Wednesday, February 27, 2013

Not a Love Story: A Film About Pornography (1981, Bonnie Sherr Klein)

This really isn't a film about pornography, but some extremely biased, man-hating, anti-porn propaganda that is intent on portraying the entire 'erotica' industry in an abusive, S&M level light.

A couple of female journalists - one of whom is a stripper fed up with the business - conduct a series of interviews with various figures along the numerous rungs of the smut ladder. Magazine editors, male and female porn actors, peep show performers, club owners, etc. Their goal is to blow the lid off and expose the biz as immoral and, especially, dehumanizing toward women. Yeah, that old noise...

The whole time you're only getting half the story, along with a "strippers are people too" incentive and all kinds of feminist outrage and ignorant bull dyke Nazi-babbling. At one point, one of the dumb broads goes into an BDSM porn booth and comes out all disgusted and disturbed after watching a portion of a video called "Beat the Bitch" and asks the owner if there are any films that show people "making love". Then he offers her some much more tamed down porn and she's STILL bitching about the woman looking like she's being hurt! After that the women take to the streets of San Francisco and start 'soap-boxing' in front of a strip club about the objectification of women, while carefully editing around any guy that happens to come up to sensibly and level-headedly dispute their contention.

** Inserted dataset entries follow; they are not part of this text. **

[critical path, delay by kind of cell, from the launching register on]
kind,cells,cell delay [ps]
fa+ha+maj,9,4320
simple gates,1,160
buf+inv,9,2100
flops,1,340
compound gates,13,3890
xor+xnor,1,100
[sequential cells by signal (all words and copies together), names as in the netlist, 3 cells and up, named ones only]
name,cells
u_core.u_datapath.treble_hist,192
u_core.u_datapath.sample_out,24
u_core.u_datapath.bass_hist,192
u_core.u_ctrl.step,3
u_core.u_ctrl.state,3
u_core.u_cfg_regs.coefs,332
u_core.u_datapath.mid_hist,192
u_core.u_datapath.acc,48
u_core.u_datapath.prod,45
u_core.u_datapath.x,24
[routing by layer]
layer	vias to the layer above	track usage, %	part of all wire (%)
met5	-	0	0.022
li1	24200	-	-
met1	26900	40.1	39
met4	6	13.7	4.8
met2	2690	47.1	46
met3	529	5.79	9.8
## src/rtl/core/rdmc_ram.sv

```systemverilog
module rdmc_ram #(
  parameter int WIDTH = 8,
  parameter int DEPTH = 16,
  localparam int AW = $clog2(DEPTH)
) (
  input  logic             clk,
  input  logic             we,
  input  logic [AW-1:0]    waddr,
  input  logic [WIDTH-1:0] wdata,
  input  logic [AW-1:0]    raddr,
  output logic [WIDTH-1:0] rdata
);

  logic [WIDTH-1:0] mem [DEPTH];

  always_ff @(posedge clk) begin
    if (we) mem[waddr] <= wdata;
  end

  always_ff @(posedge clk) begin
    rdata <= mem[raddr];
  end

endmodule

```

## config.mk

```make
export PLATFORM = sky130hd
export DESIGN_NAME = rdmc_ram
export DESIGN_NICKNAME = d
export VERILOG_FILES = /design/src/rtl/core/rdmc_ram.sv
export SDC_FILE = /design/constraint.sdc
export NUM_CORES = 1
export LEC_CHECK = 0
export ABC_CLOCK_PERIOD_IN_PS = 2600
export BUFFER_PORTS_ARGS = -buffer_cell sky130_fd_sc_hd__buf_2
export CAP_MARGIN = 40
export CORE_MARGIN = 1.5
export CORE_UTILIZATION = 41
export CTS_CLUSTER_DIAMETER = 80
export CTS_CLUSTER_SIZE = 40
export DETAILED_ROUTE_END_ITERATION = 10
export GPL_TIMING_DRIVEN = 1
export HOLD_SLACK_MARGIN = 0.1
export PLACE_DENSITY_LB_ADDON = 0.2
export SETUP_SLACK_MARGIN = 0.3
export SLEW_MARGIN = 20
export SYNTH_ARGS = -nofsm -noshare
export SYNTH_HDL_FRONTEND = slang
export SYNTH_SLANG_ARGS = --single-unit
```

## constraint.sdc

```tcl
create_clock -name clk -period 2.6 [get_ports clk]
set_input_delay 0.52 -clock clk [delete_from_list [all_inputs] [get_ports clk]]
set_output_delay 0.52 -clock clk [all_outputs]
set_load 0.05 [all_outputs]
```

==> results.sh, run 1 <==
export IMPL_detail_route_first_pass_iterations=4
export IMPL_crit_type="in -> reg"
export IMPL_grt_overflow_total=0
export IMPL_grt_util_met2_pct=26.6
export IMPL_worst_ep_required_time_ps=2870
export IMPL_io_pins=26
export IMPL_max_cap_viol_count=0
export IMPL_synth_top_cells_by_area="edfxtp_1, mux4_2, mux4_1"
export IMPL_globalRouteTotalUtil_pct=16.8
export IMPL_async_reset_ff_share_pct=0
export IMPL_synthesis_area_mm2=0.00515
export IMPL_finalClockSkew_ps=8.49
export IMPL_grt_most_used_layer="met2"
export IMPL_wirelength_um=9730
export IMPL_timing_rr_end="rdata[3]$_DFF_P_"
export IMPL_n_antenna_cell=0
export IMPL_number_of_cells_traversed_by_the_worst_hold_path=1
export IMPL_worst_reg_to_reg_setup_slack_ps=1200
export IMPL_run_status="complete, no violations"
export IMPL_cp_data_arrival_time_ps=1900
export IMPL_power_sequential_fraction_pct=47.0
export IMPL_setup_worst_path_end_class="flip-flop"
export IMPL_setup_violations_final=0
export IMPL_globalplace_congestion=0.718
export IMPL_fp_dieH_um=115
export IMPL_tightest_slew_ps=735
export IMPL_grt_first_pass_wirelength_um=15200
export IMPL_cts_hold_buffers_added=0
export IMPL_synthesis_nets=247
export IMPL_slew_viol_final=0
export IMPL_p_int_uw=4250
export IMPL_worstSkewPairLatency_ps=410
export IMPL_postSynthRegisterBits=136
export IMPL_fin_nets=301
export IMPL_die_area_mm2=0.0132
export IMPL_worst_hold_check_path_type="in -> reg"
export IMPL_vdd_ir_drop_max_mv=0.459
export IMPL_route_detailed_drc=0
export IMPL_routed_via_count=2427
export IMPL_path_clk_slew_ps=50
export IMPL_cts_sinks=136
export IMPL_clk_root_buffer_cell="clkbuf_16"
export IMPL_setup_ws_ps=978
export IMPL_total_switching_power_uw=997
export IMPL_final_min_clock_period_ps=1620
export IMPL_synth_area_per_cell_um2=22.5
export IMPL_timing_critical_path_fanout_max=32
export IMPL_globalRouteMet3Util_pct=4.85
export IMPL_first_global_vias=2492
export IMPL_die_w_um=115
export IMPL_layout_drive_gt1_share_pct=31.4
export IMPL_ys_warnings_count=0
export IMPL_placedCellCount=432
export IMPL_port_buffers=25
export IMPL_hpwlAfterDp_um=6190
export IMPL_hold_path_end="mem[8][2]$_DFFE_PP_"
export IMPL_core_rowCount=40
export IMPL_seq_area_frac_synth_pct=77.8
export IMPL_yosys_cell_types_count=19
export IMPL_viasPerCell=5.23
export IMPL_setup_worst_path_start_class="primary input"
export IMPL_slew_headroom_pct=50.8
export IMPL_synth_top_area_share_pct=74.7
export IMPL_cellLeakagePower_uw=0.00211
export IMPL_area_growth_synth_to_final_pct=20.3
export IMPL_whs_ps=504
export IMPL_count_of_flip_flops_with_a_built_in_enable_after_synthesis=128
export IMPL_numCtsBuffers=17
export IMPL_hold_viol_final=0
export IMPL_power_density_mw_per_mm2=848
export IMPL_synth_top_flop_cell="edfxtp_1"
export IMPL_f_max_mhz=616
export IMPL_grt_start_max_net_pins=33
export IMPL_hold_wc_startpoint="wdata[2]"
export IMPL_pre_cts_slack_ps=545
export IMPL_cts_post_setup_buffers_inserted=0
export IMPL_cts_resized_gates=0
export IMPL_final_core_utilization_pct=51.1
export IMPL_routedWlPerCell_um=21.0
export IMPL_post_route_period_util_pct=62.4
export IMPL_r2r_start="mem[10][3]$_DFFE_PP_"
export IMPL_grt_setup_unrepaired="false"
export IMPL_r2r_cells=3
export IMPL_power_share_clock_pct=47.9
export IMPL_fillers=996
export IMPL_cts_max_path_buffers=2
export IMPL_cts_htree_levels=4
export IMPL_initial_core_util_pct=42.5
export IMPL_grt_use_met1_pct=21.9
export IMPL_antenna_violating_nets_post_route=0
export IMPL_placeable_core_area_mm2=0.0121
export IMPL_finalNonFillerCells=464
export IMPL_post_syn_instances=229
export IMPL_dr_first_iter_drc_count=219
export IMPL_antenna_found_initial=1
export IMPL_pwr_share_comb_pct=5.2
export IMPL_tritoncts="yes"
export IMPL_aggregate_negative_setup_slack_ps=0
export IMPL_switch_share_pct=19.0
export IMPL_synth_top_area_cell="edfxtp_1"
==> Yosys cell counts (all sizes together), types with 2 or more instances <==
master           n
a22oi           16
dfxtp            8
nor2            13
buf              7
nand3b           2
nand2b           2
clkdlybuf4s25    3
nand2            9
mux4            32
edfxtp         128
nor3             4
==> critical path, stage by stage <==
cell,delay [ps]
buf_2,100
buf_12,240
mux4_1,600
a22oi_1,320
nand2_1,80
==> worst max-delay path by stage <==
stage,from,end,slack (ps),cells after the start
3_3_place_gp,raddr[0],rdata[3]$_DFF_P_,540,5
6_report,raddr[0],rdata[3]$_DFF_P_,980,5
3_5_place_dp,raddr[0],rdata[3]$_DFF_P_,540,5
2_1_floorplan,waddr[2],mem[0][0]$_DFFE_PP_,590,2
5_1_grt,raddr[0],rdata[3]$_DFF_P_,930,5
4_1_cts,raddr[0],rdata[3]$_DFF_P_,970,5
==> layer usage <==
| layer | vias up | share of wire (%) | wire (um) |
|---|---|---|---|
| met5 | - | 0.15 | 15 |
| met4 | 2 | 1.6 | 152 |
| met3 | 12 | 4.2 | 412 |
| met2 | 59 | 51 | 4920 |
| met1 | 1273 | 44 | 4230 |
| li1 | 1081 | - | - |
==> metrics by stage <==
step / power (uW) / area, um^2
4_1_cts: 5300 / 6190
3_5_place_dp: 2790 / 5560
3_3_place_gp: 2790 / 5560
6_report: 5250 / 6190
2_1_floorplan: 2680 / 5150
5_1_grt: 5430 / 6190
==> power groups by stage <==
stage | Combinational [uW] | Sequential, uW | Clock (uW)
2_1_floorplan | 124 | 2560 | 0
3_3_place_gp | 275 | 2510 | 0
3_5_place_dp | 278 | 2510 | 0
4_1_cts | 278 | 2470 | 2550
5_1_grt | 296 | 2470 | 2660
6_report | 272 | 2470 | 2510
==> final cells by class <==
| cell class | count | area, um^2 | share of cell area [%] |
|---|---|---|---|
| flip-flops and latches | 136 | 4000 | 64.6 |
| multi-input cells | 83 | 1060 | 17.1 |
| well taps | 168 | 210 | 3.39 |
| repair buffers | 45 | 288 | 4.65 |
| clock inverters | 8 | 143 | 2.30 |
| clock buffers | 24 | 492 | 7.94 |
==> logic make-up after synthesis <==
family | count (synthesis) | share of synthesized area (%)
flip-flops | 136 | 77.8
multiplexers | 32 | 15.0
buffers and inverters | 10 | 1.68
AND/OR/NAND/NOR | 35 | 3.18
AO/OA/AOI/OAI | 16 | 2.33
==> state kept, by name, indices dropped and copies added (netlist names) <==
name	count
rdata	8
mem	128
==> cell usage in the layout, fill, tap and decap left out, drive strengths merged <==
master | synthesis | final
clkinv | 0 | 3
nand3 | 1 | 1
clkinvlp | 0 | 1
nor2b | 1 | 1
and2 | 1 | 1
a22oi | 16 | 16
nand3b | 2 | 2
and2b | 1 | 1
dfxtp | 8 | 8
nor3 | 4 | 4
clkbuf | 0 | 24
nand2 | 9 | 9
bufinv | 0 | 4
nand2b | 2 | 2
nor2 | 13 | 13
mux4 | 32 | 32
edfxtp | 128 | 128
buf | 7 | 45
or3b | 1 | 1
(Power assumes the default switching activity.)
==> run 2, diff against run 1 <==
--- a/config.mk
+++ b/config.mk
@@ -5,7 +5,8 @@
 export SDC_FILE = /design/constraint.sdc
 export NUM_CORES = 1
 export LEC_CHECK = 0
-export ABC_CLOCK_PERIOD_IN_PS = 2600
+export ABC_AREA = 1
+export ABC_CLOCK_PERIOD_IN_PS = 1530
 export BUFFER_PORTS_ARGS = -buffer_cell sky130_fd_sc_hd__buf_2
 export CAP_MARGIN = 40
 export CORE_MARGIN = 1.5
==> constraint.sdc (replaced) <==
create_clock -name clk -period 1.53 [get_ports clk]
set_input_delay 0.306 -clock clk [delete_from_list [all_inputs] [get_ports clk]]
set_output_delay 0.306 -clock clk [all_outputs]
set_load 0.05 [all_outputs]
==> run 2 against run 1 <==
  * Cell area grew 10%
  * Total power increased by 62%
  * Worst hold slack got worse by 240 ps
  * Global-route usage up 2.7 points
  * Count of clock-buffer cells in the layout up 2
  * Core utilization is 1.8 points lower
  * Critical path depth down 4
  * Non-clock buffer count is 7 higher
  * Highest routed layer is now met4
==> results.sh, run 2 <==
export IMPL_run_status="complete, no violations"
export IMPL_yosys_cell_types_count=12
export IMPL_max_cap_viol_count=0
export IMPL_synthesis_nets=569
export IMPL_p_int_uw=6680
export IMPL_die_area_mm2=0.0148
export IMPL_timing_critical_path_depth=1
export IMPL_synth_top_area_cell="edfxtp_1"
export IMPL_detail_route_first_pass_iterations=4
export IMPL_yosys_cell_count_top_type="nand2_1"
export IMPL_worst_ep_required_time_ps=1220
export IMPL_worst_hold_check_path_type="in -> reg"
export IMPL_setup_worst_path_end_class="output pin"
export IMPL_n_antenna_cell=0
export IMPL_aggregate_negative_setup_slack_ps=0
export IMPL_final_min_clock_period_ps=1220
export IMPL_r2r_cells=6
export IMPL_mostFrequentLayoutCells="nand2_1, edfxtp_1, inv_1"
export IMPL_hold_wc_startpoint="raddr[3]"
export IMPL_switch_share_pct=21.6
export IMPL_finalClockSkew_ps=7.46
export IMPL_synth_commonest_cells="nand2_1, edfxtp_1, inv_1"
export IMPL_route_detailed_drc=0
export IMPL_f_max_mhz=819
export IMPL_tritoncts="yes"
export IMPL_crit_buf_inv=1
export IMPL_setup_worst_path_start_class="flip-flop"
export IMPL_hpwlAfterDp_um=8090
export IMPL_async_reset_ff_share_pct=0
export IMPL_detailed_place_area_mm2=0.00623
export IMPL_count_of_flip_flops_with_a_built_in_enable_after_synthesis=128
export IMPL_initial_core_util_pct=41.7
export IMPL_grt_start_max_net_pins=65
export IMPL_design_power_total_uw=8520
export IMPL_synth_top_cells_by_area="edfxtp_1, nand2_1, nand3_1"
export IMPL_wirelength_um=13000
export IMPL_cts_sinks=136
export IMPL_total_switching_power_uw=1840
export IMPL_cts_post_setup_buffers_inserted=0
export IMPL_viasPerCell=4.75
export IMPL_vdd_ir_drop_max_mv=0.788
export IMPL_hold_path_end="rdata[2]$_DFF_P_"
export IMPL_worstSkewPairLatency_ps=410
export IMPL_power_share_clock_pct=43.0
export IMPL_path_clk_slew_ps=50
export IMPL_synth_top_area_share_pct=66.7
export IMPL_cp_data_arrival_time_ps=910
export IMPL_r2r_start="mem[1][5]$_DFFE_PP_"
export IMPL_post_route_cell_area_mm2=0.00683
export IMPL_tightest_slew_ps=370
export IMPL_fin_nets=616
export IMPL_die_w_um=122
export IMPL_power_density_mw_per_mm2=1250
export IMPL_postSynthRegisterBits=136
export IMPL_clk_root_buffer_cell="clkbuf_16"
export IMPL_routed_via_count=3754
export IMPL_cellLeakagePower_uw=0.00296
export IMPL_synth_area_per_cell_um2=10.5
export IMPL_number_of_cells_traversed_by_the_worst_hold_path=3
export IMPL_antenna_violating_nets_post_route=0
export IMPL_crit_path_cell_trace="buf_8"
export IMPL_crit_path_max_incr_delay_ps=360
export IMPL_dr_first_iter_drc_count=324
export IMPL_globalplace_congestion=0.789
export IMPL_routedWlPerCell_um=16.4
export IMPL_seq_area_frac_synth_pct=69.4
export IMPL_numCtsBuffers=17
export IMPL_placeable_core_area_mm2=0.0138
export IMPL_slew_headroom_pct=75.4
export IMPL_critical_path_slowest_cell="dfxtp_4"
export IMPL_biggestRegsByFlops="mem (128), rdata (8)"
export IMPL_grt_setup_unrepaired="true"
export IMPL_layout_cells_most_common="nand2_1"
export IMPL_layout_drive_gt1_share_pct=13.8
export IMPL_multi_input_comb_area_mm2=0.00121
export IMPL_slew_viol_final=0
export IMPL_regMostFlops="mem"
export IMPL_cts_max_path_buffers=2
export IMPL_critPathTopFamily="flip-flops"
export IMPL_grt_overflow_total=0
export IMPL_post_syn_instances=551
export IMPL_pwr_share_comb_pct=7.6
export IMPL_regArea_mm2=0.00402
export IMPL_globalRouteTotalUtil_pct=19.5
export IMPL_grt_first_pass_wirelength_um=20500
export IMPL_area_growth_synth_to_final_pct=18.4
export IMPL_timing_rr_end="rdata[5]$_DFF_P_"
export IMPL_fillers=1237
export IMPL_first_global_vias=3713
export IMPL_synthesis_area_mm2=0.00577
export IMPL_power_sequential_fraction_pct=49.4
export IMPL_antenna_found_initial=0
export IMPL_cts_htree_levels=4
export IMPL_port_buffers=25
export IMPL_largest_reg_flops=128
export IMPL_worst_reg_to_reg_setup_slack_ps=490
export IMPL_crit_type="reg -> out"
export IMPL_setup_violations_final=0
export IMPL_fp_dieH_um=122
export IMPL_timing_critical_path_fanout_max=1
export IMPL_ys_warnings_count=0
export IMPL_io_pins=26
export IMPL_synth_top_flop_cell="edfxtp_1"
export IMPL_post_route_period_util_pct=79.8
export IMPL_hold_viol_final=0
export IMPL_core_rowCount=43
-- run 2: changes by cell type after synthesis, sizes merged, moves of 2 or more --
| cell | change |
|---|---|
| nor2 | +4 |
| nor3 | -4 |
| buf | +17 |
| nand2b | -2 |
| a22oi | -16 |
| nand2 | +164 |
| nand3 | +96 |
| inv | +102 |
| mux4 | -32 |
| clkdlybuf4s25 | -3 |
-- run 2: area by class of cell --
cell class	count	share of cell area, %
Multi-Input combinational cell	289	17.8
Clock inverter	5	0.715
Sequential cell	136	58.8
Inverter	102	5.61
Timing Repair Buffer	52	6.74
Tap cell	180	3.30
Clock buffer	26	7.02
-- run 2: worst max path at each step --
stage	to	start	slack [ps]
5_1_grt	rdata[3]	rdata[3]$_DFF_P_	280
3_5_place_dp	rdata[2]$_DFF_P_	raddr[0]	110
6_report	rdata[3]	rdata[3]$_DFF_P_	310
4_1_cts	rdata[4]	rdata[4]$_DFF_P_	280
2_1_floorplan	mem[10][0]$_DFFE_PP_	waddr[2]	270
3_3_place_gp	rdata[2]$_DFF_P_	raddr[0]	140
-- run 2: stage by stage --
stage               hold WS [ps]  setup WS (ps)  instances  util, %
floorplan                    405            273        551        -
CTS                          242            280        790     49.3
detailed placement           651            105        759     45.0
global placement             624            136        759     45.0
global route                 264            276        790     49.4
finish                       261            310        790     49.4
-- run 2: power groups by stage --
stage                     clock network, uW  registers (uW)  logic (uW)
after floorplan                           0            4350         294
after CTS                              3730            4200         660
final                                  3660            4200         649
after global placement                    0            4270         617
after global routing                   3850            4210         714
after detailed placement                  0            4270         625
-- run 2: kinds of logic (layout without fill, tap and decap cells) --
kind of cell | count (synthesis) | count (layout) | synth area share (%)
and+or+nand+nor | 289 | 289 | 21.0
DFF | 136 | 136 | 69.4
buffers and inverters | 126 | 185 | 9.52
-- run 2: repair_timing --
action,in CTS,in global routing
hold buffers,0,0
endpoints found under the setup margin,8,6
resized for setup,23,4
-- run 2: layer usage --
metal	part of all wire [%]	global-route usage [%]	vias to the layer above	routed length [um]
met5	0	0	-	0
li1	-	-	1863	-
met2	50	31.6	94	6430
met4	1.3	8.31	0	171
met1	45	24.9	1783	5840
met3	4.1	5.06	14	539
==> src/rtl/core/rdmc_pkg.sv <==
package rdmc_pkg;

  localparam int MAX_SIZE    = 64;
  localparam int STACK_DEPTH = 1024;

  localparam int CW        = $clog2(MAX_SIZE);
  localparam int GS_W      = 7;
  localparam int VIS_DEPTH = MAX_SIZE * MAX_SIZE;
  localparam int VIS_AW    = 2 * CW;
  localparam int STK_AW    = $clog2(STACK_DEPTH);
  localparam int LVL_W     = STK_AW + 1;
  localparam int EPOCH_W   = 4;
  localparam int RND_W     = 8;

  localparam int PADDR_W   = 3;
  localparam int PDATA_W   = 32;
  localparam int REG_IDX_W = PADDR_W - 2;

  localparam logic [REG_IDX_W-1:0] REG_GRID_SIZE = REG_IDX_W'(0);
  localparam logic [GS_W-1:0]      GRID_RESET    = GS_W'(63);

  localparam logic ACT_START = 1'b0;
  localparam logic ACT_DRAW  = 1'b1;

  typedef logic [CW-1:0]      coord_t;
  typedef logic [EPOCH_W-1:0] epoch_t;

  localparam epoch_t EPOCH_MAX = '1;

  typedef enum logic [1:0] {
    KIND_OPEN     = 2'd0,
    KIND_DISCARD  = 2'd1,
    KIND_FINISHED = 2'd2
  } kind_t;

  typedef enum logic [1:0] {
    DIR_N = 2'd0,
    DIR_E = 2'd1,
    DIR_W = 2'd2,
    DIR_S = 2'd3
  } dir_t;

  typedef enum logic [3:0] {
    S_CLEAR,
    S_IDLE,
    S_START,
    S_NBR,
    S_NLAST,
    S_FIN,
    S_POP_RD,
    S_POP_CHK,
    S_VIS,
    S_OPEN_T
  } state_t;

  // bit0 north, bit1 east, bit2 west, bit3 south
  typedef struct packed {
    coord_t     x;
    coord_t     y;
    logic [3:0] mask;
  } frame_t;

  typedef struct packed {
    logic              we;
    logic [VIS_AW-1:0] waddr;
    epoch_t            wdata;
    logic [VIS_AW-1:0] raddr;
  } vis_req_t;

  typedef struct packed {
    logic              we;
    logic [STK_AW-1:0] waddr;
    frame_t            wdata;
    logic [STK_AW-1:0] raddr;
  } stk_req_t;

  // x mod 3 by reciprocal, exact for 8-bit x
  function automatic logic [1:0] mod3(input logic [RND_W-1:0] x);
    logic [15:0]      p;
    logic [RND_W-1:0] q;
    logic [RND_W-1:0] r;
    p = 16'(x) * 16'd171;
    q = RND_W'(p[15:9]);
    r = x - RND_W'(q * RND_W'(3));
    return r[1:0];
  endfunction

  function automatic dir_t pick_dir(input logic [3:0] mask, input logic [RND_W-1:0] rnd);
    logic [2:0] count;
    logic [1:0] k;
    logic [2:0] seen;
    dir_t       dir;
    count = 3'($countones(mask));
    seen  = '0;
    dir   = DIR_N;
    case (count)
      3'd1:    k = 2'd0;
      3'd2:    k = {1'b0, rnd[0]};
      3'd3:    k = mod3(rnd);
      default: k = rnd[1:0];
    endcase
    for (int b = 0; b < 4; b++) begin
      if (mask[b]) begin
        if (seen == {1'b0, k}) dir = dir_t'(2'(b));
        seen = seen + 3'd1;
      end
    end
    return dir;
  endfunction

endpackage

==> src/rtl/core/rdmc_cfg.sv <==
module rdmc_cfg (
  input  logic                            clk,
  input  logic                            rst,
  input  logic                            psel,
  input  logic                            penable,
  input  logic                            pwrite,
  input  logic [rdmc_pkg::PADDR_W-1:0]    paddr,
  input  logic [rdmc_pkg::PDATA_W-1:0]    pwdata,
  output logic [rdmc_pkg::PDATA_W-1:0]    prdata,
  output logic                            pready,
  output logic [rdmc_pkg::GS_W-1:0]       grid_size
);
  import rdmc_pkg::*;

  logic [REG_IDX_W-1:0] idx;
  logic                 wr;

  assign idx    = paddr[PADDR_W-1:2];
  assign wr     = psel && penable && pwrite && pready;
  assign pready = 1'b1;
  assign prdata = (idx == REG_GRID_SIZE) ? PDATA_W'(grid_size) : '0;

  always_ff @(posedge clk) begin
    if (rst) begin
      grid_size <= GRID_RESET;
    end else if (wr && idx == REG_GRID_SIZE) begin
      grid_size <= pwdata[GS_W-1:0];
    end
  end

endmodule
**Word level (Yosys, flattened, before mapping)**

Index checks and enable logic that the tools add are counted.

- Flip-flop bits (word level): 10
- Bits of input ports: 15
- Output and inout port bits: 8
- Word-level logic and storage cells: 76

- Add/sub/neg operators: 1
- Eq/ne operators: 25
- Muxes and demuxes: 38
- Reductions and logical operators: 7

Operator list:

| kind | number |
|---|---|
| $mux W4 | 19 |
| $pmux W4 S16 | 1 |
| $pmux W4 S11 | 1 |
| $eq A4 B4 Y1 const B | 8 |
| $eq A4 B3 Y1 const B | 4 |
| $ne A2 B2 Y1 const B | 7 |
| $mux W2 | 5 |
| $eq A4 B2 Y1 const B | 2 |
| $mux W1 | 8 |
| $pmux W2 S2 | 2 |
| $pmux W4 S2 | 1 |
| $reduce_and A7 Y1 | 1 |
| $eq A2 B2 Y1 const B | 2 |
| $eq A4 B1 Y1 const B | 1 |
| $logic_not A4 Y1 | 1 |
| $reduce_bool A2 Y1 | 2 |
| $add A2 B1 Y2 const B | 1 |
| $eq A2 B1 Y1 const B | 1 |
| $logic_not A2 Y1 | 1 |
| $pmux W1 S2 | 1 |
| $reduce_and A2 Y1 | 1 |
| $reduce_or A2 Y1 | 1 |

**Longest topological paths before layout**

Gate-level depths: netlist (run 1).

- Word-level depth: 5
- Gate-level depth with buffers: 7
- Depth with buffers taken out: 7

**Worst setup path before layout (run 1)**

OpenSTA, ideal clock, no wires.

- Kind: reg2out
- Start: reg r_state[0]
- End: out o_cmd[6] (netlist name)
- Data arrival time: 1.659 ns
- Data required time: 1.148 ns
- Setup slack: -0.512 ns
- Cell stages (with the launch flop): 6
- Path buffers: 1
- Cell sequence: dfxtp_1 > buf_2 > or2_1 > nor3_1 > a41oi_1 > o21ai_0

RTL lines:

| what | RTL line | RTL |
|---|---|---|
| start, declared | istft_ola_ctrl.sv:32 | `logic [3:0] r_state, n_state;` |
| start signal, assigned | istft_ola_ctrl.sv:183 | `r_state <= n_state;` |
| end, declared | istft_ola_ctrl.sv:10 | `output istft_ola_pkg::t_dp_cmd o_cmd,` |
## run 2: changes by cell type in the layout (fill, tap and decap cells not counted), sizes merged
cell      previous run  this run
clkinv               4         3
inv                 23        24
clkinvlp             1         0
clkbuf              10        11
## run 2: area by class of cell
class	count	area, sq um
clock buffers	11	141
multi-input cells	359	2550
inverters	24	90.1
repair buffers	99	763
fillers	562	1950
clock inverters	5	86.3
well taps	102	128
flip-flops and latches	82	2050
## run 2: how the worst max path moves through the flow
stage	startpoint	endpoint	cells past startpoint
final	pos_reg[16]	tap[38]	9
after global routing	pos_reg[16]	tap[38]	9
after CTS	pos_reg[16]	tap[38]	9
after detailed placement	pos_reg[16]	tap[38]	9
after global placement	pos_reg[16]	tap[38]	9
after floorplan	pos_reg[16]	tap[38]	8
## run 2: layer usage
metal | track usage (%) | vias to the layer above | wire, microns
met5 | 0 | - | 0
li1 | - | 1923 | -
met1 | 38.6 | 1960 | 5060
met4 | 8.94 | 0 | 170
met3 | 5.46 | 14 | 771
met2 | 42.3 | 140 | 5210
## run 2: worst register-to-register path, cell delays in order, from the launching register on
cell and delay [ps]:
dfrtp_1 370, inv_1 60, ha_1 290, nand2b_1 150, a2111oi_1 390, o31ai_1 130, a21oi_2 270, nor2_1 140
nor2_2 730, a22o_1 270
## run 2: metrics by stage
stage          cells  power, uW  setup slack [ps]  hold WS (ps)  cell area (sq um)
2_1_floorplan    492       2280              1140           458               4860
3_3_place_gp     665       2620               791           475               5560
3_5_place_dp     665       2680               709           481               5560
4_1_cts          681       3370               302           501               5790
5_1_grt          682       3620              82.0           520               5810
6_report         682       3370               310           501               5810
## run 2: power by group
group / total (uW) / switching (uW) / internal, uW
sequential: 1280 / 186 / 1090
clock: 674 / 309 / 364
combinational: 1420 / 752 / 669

So, yeah. "Not a Love Story: A Film About Pornography" barely explores anything other than dense bra-burners thinking that pornography is the root of all evil and that men - a.k.a. the "sole consumers", according these dingbats - are just sick in the head and need some unsexy feminist to come along and change them. In that regard, I'd say this film is certainly worth seeing just because it's so ridiculous, plus they just so happen to throw a LOT of "explicit" material into it so the movie ironically ends up being more pornographic than not. Good job, ladies!